_Records to process_.
....
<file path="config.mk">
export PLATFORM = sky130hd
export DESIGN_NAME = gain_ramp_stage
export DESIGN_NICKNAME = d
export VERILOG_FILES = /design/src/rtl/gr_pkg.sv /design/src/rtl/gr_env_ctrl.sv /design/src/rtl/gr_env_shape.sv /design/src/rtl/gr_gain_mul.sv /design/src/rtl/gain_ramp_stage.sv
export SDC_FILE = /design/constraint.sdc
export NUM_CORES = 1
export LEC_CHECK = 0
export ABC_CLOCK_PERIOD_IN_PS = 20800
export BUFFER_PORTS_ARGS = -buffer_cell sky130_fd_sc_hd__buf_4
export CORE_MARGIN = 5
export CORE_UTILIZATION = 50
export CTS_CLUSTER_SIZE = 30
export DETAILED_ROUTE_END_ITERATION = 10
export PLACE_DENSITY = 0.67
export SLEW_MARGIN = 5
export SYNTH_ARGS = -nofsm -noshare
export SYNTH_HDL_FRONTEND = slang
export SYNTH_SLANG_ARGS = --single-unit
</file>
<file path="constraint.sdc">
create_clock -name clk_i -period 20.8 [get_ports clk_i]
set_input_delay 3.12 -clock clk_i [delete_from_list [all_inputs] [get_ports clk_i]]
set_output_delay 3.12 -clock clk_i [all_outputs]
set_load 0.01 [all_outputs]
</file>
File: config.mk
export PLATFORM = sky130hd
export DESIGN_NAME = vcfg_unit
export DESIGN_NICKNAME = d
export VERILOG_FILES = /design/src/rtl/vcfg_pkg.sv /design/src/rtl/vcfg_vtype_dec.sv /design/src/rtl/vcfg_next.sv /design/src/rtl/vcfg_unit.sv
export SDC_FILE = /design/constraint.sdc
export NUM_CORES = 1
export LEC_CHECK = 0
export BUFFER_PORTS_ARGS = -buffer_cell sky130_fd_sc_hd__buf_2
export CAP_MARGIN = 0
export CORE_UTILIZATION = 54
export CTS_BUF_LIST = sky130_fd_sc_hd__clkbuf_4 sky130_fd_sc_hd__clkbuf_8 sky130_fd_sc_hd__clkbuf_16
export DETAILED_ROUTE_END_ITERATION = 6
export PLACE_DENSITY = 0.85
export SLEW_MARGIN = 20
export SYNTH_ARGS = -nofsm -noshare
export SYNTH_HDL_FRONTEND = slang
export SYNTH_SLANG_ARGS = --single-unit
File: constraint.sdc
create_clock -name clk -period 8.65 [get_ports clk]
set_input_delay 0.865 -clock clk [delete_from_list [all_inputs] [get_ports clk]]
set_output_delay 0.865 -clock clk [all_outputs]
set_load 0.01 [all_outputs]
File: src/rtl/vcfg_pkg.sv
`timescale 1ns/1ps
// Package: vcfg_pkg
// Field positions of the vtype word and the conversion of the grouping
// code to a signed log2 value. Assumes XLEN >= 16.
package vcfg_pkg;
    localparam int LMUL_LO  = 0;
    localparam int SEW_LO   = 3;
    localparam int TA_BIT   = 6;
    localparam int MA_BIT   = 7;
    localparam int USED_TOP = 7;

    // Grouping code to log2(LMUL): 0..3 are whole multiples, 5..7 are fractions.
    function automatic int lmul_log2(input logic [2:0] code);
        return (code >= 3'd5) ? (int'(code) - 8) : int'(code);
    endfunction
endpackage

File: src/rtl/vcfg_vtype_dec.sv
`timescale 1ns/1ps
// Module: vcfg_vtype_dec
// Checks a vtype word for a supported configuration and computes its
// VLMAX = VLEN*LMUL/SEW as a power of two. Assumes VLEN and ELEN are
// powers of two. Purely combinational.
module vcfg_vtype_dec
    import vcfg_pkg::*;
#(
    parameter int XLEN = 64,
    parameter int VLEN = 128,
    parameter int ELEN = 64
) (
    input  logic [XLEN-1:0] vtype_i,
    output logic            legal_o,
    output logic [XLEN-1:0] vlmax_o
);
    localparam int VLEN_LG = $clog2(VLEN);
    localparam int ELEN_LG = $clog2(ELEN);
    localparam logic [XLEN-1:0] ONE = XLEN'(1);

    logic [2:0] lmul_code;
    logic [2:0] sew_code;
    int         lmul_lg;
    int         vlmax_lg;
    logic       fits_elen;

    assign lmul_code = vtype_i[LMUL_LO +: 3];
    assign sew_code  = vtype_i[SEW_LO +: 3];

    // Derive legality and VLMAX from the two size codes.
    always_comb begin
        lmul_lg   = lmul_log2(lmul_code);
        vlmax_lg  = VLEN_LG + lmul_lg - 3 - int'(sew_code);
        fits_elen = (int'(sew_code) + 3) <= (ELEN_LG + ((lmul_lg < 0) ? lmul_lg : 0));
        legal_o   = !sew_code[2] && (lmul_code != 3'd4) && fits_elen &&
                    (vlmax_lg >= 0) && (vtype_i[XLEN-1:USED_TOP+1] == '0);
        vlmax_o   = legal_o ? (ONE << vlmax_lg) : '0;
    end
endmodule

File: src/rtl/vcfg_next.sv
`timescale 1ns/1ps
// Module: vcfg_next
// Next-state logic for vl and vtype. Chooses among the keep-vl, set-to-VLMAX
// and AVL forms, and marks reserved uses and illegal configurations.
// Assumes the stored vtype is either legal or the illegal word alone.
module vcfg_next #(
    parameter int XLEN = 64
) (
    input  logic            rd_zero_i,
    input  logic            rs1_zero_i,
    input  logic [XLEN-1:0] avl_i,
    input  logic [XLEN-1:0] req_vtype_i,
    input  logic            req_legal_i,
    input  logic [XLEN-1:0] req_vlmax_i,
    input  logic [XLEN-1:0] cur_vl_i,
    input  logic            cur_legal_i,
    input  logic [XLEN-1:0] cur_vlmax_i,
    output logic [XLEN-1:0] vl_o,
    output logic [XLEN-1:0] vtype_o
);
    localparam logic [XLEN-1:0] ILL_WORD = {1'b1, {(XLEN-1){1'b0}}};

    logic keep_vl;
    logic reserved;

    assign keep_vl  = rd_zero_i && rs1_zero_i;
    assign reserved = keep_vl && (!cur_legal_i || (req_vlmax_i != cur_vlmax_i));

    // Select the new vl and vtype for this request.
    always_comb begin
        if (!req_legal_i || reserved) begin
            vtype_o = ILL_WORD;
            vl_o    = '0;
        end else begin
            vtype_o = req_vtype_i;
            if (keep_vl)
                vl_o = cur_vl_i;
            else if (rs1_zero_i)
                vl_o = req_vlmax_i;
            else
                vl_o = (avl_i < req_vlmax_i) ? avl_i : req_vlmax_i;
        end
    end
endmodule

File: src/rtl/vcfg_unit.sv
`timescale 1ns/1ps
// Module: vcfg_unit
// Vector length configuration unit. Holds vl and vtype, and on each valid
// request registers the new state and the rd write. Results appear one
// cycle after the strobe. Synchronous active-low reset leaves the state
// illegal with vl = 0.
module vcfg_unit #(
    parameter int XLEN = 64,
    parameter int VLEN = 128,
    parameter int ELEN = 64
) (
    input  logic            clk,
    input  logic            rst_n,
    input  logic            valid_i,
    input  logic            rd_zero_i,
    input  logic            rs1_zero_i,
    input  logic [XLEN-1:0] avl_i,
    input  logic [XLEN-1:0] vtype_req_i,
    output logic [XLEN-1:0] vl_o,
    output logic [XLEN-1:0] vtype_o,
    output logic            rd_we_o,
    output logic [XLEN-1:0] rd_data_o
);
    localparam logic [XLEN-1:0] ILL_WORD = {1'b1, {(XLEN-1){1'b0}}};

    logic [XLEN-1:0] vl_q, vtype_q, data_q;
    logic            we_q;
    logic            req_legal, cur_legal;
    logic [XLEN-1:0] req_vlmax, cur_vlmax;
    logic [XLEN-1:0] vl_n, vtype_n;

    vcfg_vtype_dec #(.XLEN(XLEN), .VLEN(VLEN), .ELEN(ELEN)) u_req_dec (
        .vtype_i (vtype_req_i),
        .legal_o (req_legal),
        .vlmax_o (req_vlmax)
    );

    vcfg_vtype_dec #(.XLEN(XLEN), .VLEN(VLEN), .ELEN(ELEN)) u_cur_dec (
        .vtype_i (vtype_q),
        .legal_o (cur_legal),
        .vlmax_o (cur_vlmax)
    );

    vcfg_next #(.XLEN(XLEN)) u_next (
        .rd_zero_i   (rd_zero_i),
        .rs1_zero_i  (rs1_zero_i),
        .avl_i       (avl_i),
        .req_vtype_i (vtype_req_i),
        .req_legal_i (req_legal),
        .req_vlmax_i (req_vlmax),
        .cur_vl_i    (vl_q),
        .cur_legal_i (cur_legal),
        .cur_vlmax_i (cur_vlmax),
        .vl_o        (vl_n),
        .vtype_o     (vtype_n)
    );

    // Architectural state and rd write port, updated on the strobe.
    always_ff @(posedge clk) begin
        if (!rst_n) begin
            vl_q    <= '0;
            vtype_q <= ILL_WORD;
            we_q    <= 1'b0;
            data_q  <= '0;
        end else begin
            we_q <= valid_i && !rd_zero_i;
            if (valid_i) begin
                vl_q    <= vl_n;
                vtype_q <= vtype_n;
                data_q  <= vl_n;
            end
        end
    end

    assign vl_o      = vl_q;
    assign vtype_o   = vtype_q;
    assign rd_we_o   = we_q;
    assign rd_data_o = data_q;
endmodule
....
_Work to complete_. Restate, word for word and without additions, every line from the top of the listing above through the line that contains "File: constraint.sdc".

_Solution to the problem_.
<file path="config.mk">
export PLATFORM = sky130hd
export DESIGN_NAME = gain_ramp_stage
export DESIGN_NICKNAME = d
export VERILOG_FILES = /design/src/rtl/gr_pkg.sv /design/src/rtl/gr_env_ctrl.sv /design/src/rtl/gr_env_shape.sv /design/src/rtl/gr_gain_mul.sv /design/src/rtl/gain_ramp_stage.sv
export SDC_FILE = /design/constraint.sdc
export NUM_CORES = 1
export LEC_CHECK = 0
export ABC_CLOCK_PERIOD_IN_PS = 20800
export BUFFER_PORTS_ARGS = -buffer_cell sky130_fd_sc_hd__buf_4
export CORE_MARGIN = 5
export CORE_UTILIZATION = 50
export CTS_CLUSTER_SIZE = 30
export DETAILED_ROUTE_END_ITERATION = 10
export PLACE_DENSITY = 0.67
export SLEW_MARGIN = 5
export SYNTH_ARGS = -nofsm -noshare
export SYNTH_HDL_FRONTEND = slang
export SYNTH_SLANG_ARGS = --single-unit
</file>
<file path="constraint.sdc">
create_clock -name clk_i -period 20.8 [get_ports clk_i]
set_input_delay 3.12 -clock clk_i [delete_from_list [all_inputs] [get_ports clk_i]]
set_output_delay 3.12 -clock clk_i [all_outputs]
set_load 0.01 [all_outputs]
</file>
File: config.mk
export PLATFORM = sky130hd
export DESIGN_NAME = vcfg_unit
export DESIGN_NICKNAME = d
export VERILOG_FILES = /design/src/rtl/vcfg_pkg.sv /design/src/rtl/vcfg_vtype_dec.sv /design/src/rtl/vcfg_next.sv /design/src/rtl/vcfg_unit.sv
export SDC_FILE = /design/constraint.sdc
export NUM_CORES = 1
export LEC_CHECK = 0
export BUFFER_PORTS_ARGS = -buffer_cell sky130_fd_sc_hd__buf_2
export CAP_MARGIN = 0
export CORE_UTILIZATION = 54
export CTS_BUF_LIST = sky130_fd_sc_hd__clkbuf_4 sky130_fd_sc_hd__clkbuf_8 sky130_fd_sc_hd__clkbuf_16
export DETAILED_ROUTE_END_ITERATION = 6
export PLACE_DENSITY = 0.85
export SLEW_MARGIN = 20
export SYNTH_ARGS = -nofsm -noshare
export SYNTH_HDL_FRONTEND = slang
export SYNTH_SLANG_ARGS = --single-unit
File: constraint.sdc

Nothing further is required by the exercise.